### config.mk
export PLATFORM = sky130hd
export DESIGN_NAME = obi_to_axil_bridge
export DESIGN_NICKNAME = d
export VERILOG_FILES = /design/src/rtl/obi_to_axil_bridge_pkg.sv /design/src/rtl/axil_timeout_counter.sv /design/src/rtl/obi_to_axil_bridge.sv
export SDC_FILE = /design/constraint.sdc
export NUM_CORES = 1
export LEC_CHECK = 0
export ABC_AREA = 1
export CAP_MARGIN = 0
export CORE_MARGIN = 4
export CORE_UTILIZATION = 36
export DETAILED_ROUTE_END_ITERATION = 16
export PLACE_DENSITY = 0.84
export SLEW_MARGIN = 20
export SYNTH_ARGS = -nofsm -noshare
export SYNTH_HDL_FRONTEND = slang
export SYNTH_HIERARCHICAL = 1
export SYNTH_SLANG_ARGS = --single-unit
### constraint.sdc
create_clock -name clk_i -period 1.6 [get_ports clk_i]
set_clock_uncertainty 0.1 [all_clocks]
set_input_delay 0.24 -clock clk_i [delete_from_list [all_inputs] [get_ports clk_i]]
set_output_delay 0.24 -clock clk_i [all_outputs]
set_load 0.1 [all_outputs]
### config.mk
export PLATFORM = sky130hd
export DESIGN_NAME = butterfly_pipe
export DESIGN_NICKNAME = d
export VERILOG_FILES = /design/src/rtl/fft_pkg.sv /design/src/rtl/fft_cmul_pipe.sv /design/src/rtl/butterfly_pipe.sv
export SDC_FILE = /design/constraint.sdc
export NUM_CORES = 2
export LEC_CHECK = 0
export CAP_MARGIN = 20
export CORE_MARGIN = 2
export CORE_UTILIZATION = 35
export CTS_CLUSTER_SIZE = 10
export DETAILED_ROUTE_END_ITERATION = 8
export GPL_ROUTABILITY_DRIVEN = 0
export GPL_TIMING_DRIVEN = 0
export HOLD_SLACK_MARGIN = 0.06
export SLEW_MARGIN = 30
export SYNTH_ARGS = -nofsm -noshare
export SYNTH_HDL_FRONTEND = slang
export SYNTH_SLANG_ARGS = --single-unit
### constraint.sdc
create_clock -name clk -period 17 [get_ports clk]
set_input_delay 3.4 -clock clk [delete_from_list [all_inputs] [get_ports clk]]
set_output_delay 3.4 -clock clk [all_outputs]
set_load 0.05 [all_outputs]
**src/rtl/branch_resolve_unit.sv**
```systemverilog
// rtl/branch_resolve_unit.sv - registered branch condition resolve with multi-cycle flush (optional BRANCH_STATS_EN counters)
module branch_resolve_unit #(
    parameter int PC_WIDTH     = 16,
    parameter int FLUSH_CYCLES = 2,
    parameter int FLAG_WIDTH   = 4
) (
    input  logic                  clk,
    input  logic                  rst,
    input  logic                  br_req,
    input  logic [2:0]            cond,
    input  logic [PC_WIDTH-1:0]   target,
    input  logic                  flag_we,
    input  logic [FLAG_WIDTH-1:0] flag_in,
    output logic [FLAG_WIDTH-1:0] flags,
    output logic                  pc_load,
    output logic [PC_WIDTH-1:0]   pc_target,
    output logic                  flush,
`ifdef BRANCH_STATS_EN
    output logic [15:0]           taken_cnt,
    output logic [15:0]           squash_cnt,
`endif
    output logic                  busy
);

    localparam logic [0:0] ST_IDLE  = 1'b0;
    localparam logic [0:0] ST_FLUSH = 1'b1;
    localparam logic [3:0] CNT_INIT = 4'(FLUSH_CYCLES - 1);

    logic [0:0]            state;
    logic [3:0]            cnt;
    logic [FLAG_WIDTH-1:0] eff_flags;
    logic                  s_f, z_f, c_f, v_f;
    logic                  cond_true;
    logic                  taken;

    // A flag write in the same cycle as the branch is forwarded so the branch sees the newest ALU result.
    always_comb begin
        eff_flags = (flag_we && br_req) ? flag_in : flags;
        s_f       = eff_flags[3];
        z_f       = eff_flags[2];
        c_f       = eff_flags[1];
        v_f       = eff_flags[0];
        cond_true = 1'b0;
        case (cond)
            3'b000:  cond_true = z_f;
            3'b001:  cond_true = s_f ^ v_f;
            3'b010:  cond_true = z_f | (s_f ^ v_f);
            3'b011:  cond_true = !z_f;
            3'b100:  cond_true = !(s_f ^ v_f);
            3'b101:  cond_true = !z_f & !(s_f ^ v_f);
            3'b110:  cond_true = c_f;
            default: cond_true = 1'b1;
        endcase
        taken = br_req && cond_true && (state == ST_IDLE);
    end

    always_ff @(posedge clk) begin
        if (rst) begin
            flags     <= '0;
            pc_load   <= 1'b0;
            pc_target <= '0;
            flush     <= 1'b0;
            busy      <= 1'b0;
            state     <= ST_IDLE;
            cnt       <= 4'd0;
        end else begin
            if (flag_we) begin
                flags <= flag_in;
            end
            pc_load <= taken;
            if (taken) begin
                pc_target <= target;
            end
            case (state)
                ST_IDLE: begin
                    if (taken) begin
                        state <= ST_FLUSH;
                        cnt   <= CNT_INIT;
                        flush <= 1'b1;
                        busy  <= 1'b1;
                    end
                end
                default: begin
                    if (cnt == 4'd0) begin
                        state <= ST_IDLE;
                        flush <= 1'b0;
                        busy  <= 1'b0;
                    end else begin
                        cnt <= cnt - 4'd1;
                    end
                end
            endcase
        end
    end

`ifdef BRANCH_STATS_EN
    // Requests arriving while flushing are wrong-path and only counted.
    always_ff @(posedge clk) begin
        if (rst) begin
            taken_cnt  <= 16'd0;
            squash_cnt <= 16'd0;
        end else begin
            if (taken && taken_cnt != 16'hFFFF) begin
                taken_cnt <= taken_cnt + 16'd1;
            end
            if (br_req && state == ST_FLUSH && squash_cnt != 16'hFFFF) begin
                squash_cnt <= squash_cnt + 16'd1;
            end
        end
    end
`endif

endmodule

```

## Exercise
Beginning with the line containing "export CORE_UTILIZATION = 35" and ending with the line containing "set_output_delay 3.4 -clock clk [all_outputs]", extract those lines exactly from the listing above, and only those.

## Result for this exercise
export CORE_UTILIZATION = 35
export CTS_CLUSTER_SIZE = 10
export DETAILED_ROUTE_END_ITERATION = 8
export GPL_ROUTABILITY_DRIVEN = 0
export GPL_TIMING_DRIVEN = 0
export HOLD_SLACK_MARGIN = 0.06
export SLEW_MARGIN = 30
export SYNTH_ARGS = -nofsm -noshare
export SYNTH_HDL_FRONTEND = slang
export SYNTH_SLANG_ARGS = --single-unit
### constraint.sdc
create_clock -name clk -period 17 [get_ports clk]
set_input_delay 3.4 -clock clk [delete_from_list [all_inputs] [get_ports clk]]
set_output_delay 3.4 -clock clk [all_outputs]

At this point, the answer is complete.